[Opening Data under study section]

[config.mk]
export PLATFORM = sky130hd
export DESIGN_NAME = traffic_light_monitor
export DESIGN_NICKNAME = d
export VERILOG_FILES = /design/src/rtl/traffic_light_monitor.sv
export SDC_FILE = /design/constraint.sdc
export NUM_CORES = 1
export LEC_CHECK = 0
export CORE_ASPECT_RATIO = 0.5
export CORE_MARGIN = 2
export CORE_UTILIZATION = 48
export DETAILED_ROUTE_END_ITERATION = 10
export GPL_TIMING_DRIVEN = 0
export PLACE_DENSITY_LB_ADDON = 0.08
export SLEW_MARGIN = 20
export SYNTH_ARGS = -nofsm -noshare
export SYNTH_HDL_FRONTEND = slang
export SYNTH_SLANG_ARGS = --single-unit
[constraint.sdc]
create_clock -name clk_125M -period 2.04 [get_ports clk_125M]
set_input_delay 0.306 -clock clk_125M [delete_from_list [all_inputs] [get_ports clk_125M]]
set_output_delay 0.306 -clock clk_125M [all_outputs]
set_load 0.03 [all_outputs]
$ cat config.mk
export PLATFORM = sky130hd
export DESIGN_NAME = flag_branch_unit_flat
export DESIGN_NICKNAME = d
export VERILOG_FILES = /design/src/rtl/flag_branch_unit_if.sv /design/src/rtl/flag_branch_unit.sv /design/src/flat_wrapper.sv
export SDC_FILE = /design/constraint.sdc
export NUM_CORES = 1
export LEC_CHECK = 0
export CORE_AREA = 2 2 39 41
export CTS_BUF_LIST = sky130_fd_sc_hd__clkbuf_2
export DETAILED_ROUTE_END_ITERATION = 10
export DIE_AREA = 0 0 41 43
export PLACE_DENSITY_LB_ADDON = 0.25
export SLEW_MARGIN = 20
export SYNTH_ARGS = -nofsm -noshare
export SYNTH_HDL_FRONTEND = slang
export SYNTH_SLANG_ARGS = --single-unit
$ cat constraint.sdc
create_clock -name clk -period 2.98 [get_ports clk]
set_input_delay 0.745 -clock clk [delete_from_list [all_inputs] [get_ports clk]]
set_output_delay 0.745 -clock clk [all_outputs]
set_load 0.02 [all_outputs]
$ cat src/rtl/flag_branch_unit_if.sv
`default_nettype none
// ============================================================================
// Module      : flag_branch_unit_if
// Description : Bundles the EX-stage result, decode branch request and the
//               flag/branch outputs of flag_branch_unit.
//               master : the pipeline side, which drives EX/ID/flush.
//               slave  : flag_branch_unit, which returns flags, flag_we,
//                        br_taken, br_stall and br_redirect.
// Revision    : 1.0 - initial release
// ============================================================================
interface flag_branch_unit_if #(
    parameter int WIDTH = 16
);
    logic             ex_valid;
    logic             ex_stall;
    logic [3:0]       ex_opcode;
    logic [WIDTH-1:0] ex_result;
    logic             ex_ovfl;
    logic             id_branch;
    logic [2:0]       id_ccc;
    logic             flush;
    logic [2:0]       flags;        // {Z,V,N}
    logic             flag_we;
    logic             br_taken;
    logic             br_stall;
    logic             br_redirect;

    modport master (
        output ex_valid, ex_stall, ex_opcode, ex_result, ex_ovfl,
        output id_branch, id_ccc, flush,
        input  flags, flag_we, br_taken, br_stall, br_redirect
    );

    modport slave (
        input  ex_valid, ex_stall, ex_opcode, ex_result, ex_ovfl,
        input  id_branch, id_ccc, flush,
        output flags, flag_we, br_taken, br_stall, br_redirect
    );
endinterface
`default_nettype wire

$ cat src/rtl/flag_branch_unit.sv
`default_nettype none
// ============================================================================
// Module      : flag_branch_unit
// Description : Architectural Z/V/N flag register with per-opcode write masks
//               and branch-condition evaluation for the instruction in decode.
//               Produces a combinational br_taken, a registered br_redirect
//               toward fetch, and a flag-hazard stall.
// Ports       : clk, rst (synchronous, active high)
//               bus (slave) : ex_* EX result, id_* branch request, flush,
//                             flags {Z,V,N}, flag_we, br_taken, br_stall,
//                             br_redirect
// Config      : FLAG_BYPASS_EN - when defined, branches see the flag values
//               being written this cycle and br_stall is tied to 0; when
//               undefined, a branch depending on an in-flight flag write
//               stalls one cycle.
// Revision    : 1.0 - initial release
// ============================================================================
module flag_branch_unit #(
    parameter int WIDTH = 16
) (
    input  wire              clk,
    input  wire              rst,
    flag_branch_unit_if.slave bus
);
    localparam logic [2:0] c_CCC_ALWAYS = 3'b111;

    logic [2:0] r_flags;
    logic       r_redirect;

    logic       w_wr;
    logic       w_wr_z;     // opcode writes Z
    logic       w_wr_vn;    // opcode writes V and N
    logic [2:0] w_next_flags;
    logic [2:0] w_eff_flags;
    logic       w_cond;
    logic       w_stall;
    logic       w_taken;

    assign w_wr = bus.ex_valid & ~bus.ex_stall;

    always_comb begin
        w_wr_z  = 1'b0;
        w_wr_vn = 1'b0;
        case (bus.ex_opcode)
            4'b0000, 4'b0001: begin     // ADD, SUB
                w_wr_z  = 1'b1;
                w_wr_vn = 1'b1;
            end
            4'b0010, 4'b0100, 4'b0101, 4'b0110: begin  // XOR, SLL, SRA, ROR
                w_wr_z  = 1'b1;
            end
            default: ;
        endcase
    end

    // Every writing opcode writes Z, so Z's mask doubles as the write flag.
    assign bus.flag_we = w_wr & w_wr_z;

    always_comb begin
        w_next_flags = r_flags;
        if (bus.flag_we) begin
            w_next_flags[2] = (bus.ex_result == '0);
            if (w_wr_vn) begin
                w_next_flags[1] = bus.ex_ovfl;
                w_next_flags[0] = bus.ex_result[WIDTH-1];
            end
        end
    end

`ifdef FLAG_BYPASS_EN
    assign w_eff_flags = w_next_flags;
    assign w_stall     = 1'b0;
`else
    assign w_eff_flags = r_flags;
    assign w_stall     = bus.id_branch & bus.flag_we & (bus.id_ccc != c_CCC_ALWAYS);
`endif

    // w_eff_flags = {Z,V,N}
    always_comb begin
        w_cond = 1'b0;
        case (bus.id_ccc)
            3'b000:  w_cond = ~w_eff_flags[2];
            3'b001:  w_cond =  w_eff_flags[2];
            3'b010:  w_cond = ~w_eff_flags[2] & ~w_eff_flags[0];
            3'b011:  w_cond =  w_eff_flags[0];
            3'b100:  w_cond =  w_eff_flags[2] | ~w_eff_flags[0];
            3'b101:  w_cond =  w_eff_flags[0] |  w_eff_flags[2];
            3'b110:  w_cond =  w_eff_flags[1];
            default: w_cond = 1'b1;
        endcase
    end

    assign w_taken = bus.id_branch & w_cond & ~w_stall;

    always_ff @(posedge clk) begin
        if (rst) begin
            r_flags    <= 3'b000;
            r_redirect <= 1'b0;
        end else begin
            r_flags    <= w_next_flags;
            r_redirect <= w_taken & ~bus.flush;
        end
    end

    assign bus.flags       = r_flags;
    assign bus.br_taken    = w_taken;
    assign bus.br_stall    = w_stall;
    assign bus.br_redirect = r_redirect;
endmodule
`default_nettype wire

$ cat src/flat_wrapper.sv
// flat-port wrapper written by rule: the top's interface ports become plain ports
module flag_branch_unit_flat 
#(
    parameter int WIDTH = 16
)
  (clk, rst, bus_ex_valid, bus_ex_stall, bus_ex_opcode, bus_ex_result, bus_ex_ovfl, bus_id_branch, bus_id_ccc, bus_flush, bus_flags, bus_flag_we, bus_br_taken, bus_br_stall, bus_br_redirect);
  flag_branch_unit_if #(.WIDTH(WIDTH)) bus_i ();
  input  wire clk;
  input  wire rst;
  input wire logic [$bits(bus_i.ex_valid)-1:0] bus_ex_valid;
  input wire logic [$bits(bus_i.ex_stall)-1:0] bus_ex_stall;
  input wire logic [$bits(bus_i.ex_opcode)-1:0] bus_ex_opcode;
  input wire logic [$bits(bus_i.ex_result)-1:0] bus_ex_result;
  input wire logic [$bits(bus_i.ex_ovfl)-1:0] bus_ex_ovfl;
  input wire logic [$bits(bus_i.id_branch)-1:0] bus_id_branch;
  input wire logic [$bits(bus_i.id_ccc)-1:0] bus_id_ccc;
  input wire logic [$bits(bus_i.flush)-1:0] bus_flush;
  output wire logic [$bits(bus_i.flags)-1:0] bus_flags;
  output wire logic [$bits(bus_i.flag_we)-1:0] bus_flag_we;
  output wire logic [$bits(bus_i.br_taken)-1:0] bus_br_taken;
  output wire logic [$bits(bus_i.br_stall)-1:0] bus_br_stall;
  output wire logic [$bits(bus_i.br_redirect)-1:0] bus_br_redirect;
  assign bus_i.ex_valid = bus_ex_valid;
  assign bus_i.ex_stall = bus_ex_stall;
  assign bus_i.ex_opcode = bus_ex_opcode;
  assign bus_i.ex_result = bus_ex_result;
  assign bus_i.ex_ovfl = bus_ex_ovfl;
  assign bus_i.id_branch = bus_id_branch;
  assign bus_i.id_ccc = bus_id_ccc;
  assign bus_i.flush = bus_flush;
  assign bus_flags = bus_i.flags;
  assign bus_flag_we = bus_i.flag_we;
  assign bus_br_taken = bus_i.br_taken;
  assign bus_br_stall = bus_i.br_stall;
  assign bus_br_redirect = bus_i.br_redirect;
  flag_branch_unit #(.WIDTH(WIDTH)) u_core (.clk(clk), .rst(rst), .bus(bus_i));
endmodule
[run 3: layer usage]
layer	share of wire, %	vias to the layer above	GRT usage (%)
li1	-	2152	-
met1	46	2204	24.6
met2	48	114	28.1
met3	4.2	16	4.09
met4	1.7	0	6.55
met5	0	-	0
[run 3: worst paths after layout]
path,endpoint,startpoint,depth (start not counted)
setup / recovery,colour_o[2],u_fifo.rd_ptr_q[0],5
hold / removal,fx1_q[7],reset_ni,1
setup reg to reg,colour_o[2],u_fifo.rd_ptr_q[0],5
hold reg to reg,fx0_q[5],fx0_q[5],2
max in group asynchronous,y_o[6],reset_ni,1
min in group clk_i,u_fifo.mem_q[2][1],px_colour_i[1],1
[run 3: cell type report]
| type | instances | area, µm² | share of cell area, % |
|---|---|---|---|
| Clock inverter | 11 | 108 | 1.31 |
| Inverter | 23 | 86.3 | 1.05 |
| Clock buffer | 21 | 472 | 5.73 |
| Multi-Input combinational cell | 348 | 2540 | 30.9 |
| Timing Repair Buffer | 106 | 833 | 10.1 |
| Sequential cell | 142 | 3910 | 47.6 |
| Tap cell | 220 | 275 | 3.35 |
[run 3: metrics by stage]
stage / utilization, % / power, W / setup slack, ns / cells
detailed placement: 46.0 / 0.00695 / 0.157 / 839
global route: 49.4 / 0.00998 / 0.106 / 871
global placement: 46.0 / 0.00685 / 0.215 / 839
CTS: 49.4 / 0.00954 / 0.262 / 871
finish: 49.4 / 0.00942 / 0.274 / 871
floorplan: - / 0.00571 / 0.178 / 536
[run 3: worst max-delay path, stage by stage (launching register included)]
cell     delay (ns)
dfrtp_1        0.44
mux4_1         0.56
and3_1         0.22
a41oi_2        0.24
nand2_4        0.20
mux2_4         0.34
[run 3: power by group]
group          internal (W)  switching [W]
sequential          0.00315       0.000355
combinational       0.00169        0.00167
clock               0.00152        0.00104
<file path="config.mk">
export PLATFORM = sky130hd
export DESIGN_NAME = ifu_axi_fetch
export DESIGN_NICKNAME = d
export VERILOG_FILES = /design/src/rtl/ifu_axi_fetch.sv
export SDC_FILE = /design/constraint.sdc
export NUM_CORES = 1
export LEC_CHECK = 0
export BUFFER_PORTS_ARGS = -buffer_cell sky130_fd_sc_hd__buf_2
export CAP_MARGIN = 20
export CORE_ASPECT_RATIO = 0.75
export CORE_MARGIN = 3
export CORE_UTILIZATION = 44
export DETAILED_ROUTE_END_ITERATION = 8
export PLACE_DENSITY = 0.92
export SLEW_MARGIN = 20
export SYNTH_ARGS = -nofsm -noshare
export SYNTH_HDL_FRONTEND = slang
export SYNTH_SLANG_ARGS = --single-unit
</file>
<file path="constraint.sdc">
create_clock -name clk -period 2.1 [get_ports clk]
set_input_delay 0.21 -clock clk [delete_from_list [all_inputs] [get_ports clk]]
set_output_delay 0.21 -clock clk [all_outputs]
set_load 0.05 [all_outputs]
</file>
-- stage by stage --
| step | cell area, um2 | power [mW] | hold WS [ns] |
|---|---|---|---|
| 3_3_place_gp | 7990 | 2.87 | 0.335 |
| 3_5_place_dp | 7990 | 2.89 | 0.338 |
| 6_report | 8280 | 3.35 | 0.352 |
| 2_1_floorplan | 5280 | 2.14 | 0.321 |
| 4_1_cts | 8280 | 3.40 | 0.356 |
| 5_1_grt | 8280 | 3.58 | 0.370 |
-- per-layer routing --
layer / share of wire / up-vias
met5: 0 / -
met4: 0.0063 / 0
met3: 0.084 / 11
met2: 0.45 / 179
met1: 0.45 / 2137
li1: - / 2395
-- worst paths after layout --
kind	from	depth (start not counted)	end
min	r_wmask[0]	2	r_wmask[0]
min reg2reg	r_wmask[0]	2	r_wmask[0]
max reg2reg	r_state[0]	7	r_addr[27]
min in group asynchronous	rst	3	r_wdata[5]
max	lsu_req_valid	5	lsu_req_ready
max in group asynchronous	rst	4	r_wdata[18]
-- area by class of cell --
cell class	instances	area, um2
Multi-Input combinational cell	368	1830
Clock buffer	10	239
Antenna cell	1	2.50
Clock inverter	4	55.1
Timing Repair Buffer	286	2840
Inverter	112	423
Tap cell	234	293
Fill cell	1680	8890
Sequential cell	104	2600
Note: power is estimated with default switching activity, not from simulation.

[Closing Data under study section]

**Directions:**
Starting with the line above that holds "3.35 | 0.352 |" and stopping with the line that holds "-- worst paths", reproduce each line exactly, omitting all other lines.

**Written reply:**
| 6_report | 8280 | 3.35 | 0.352 |
| 2_1_floorplan | 5280 | 2.14 | 0.321 |
| 4_1_cts | 8280 | 3.40 | 0.356 |
| 5_1_grt | 8280 | 3.58 | 0.370 |
-- per-layer routing --
layer / share of wire / up-vias
met5: 0 / -
met4: 0.0063 / 0
met3: 0.084 / 11
met2: 0.45 / 179
met1: 0.45 / 2137
li1: - / 2395
-- worst paths after layout --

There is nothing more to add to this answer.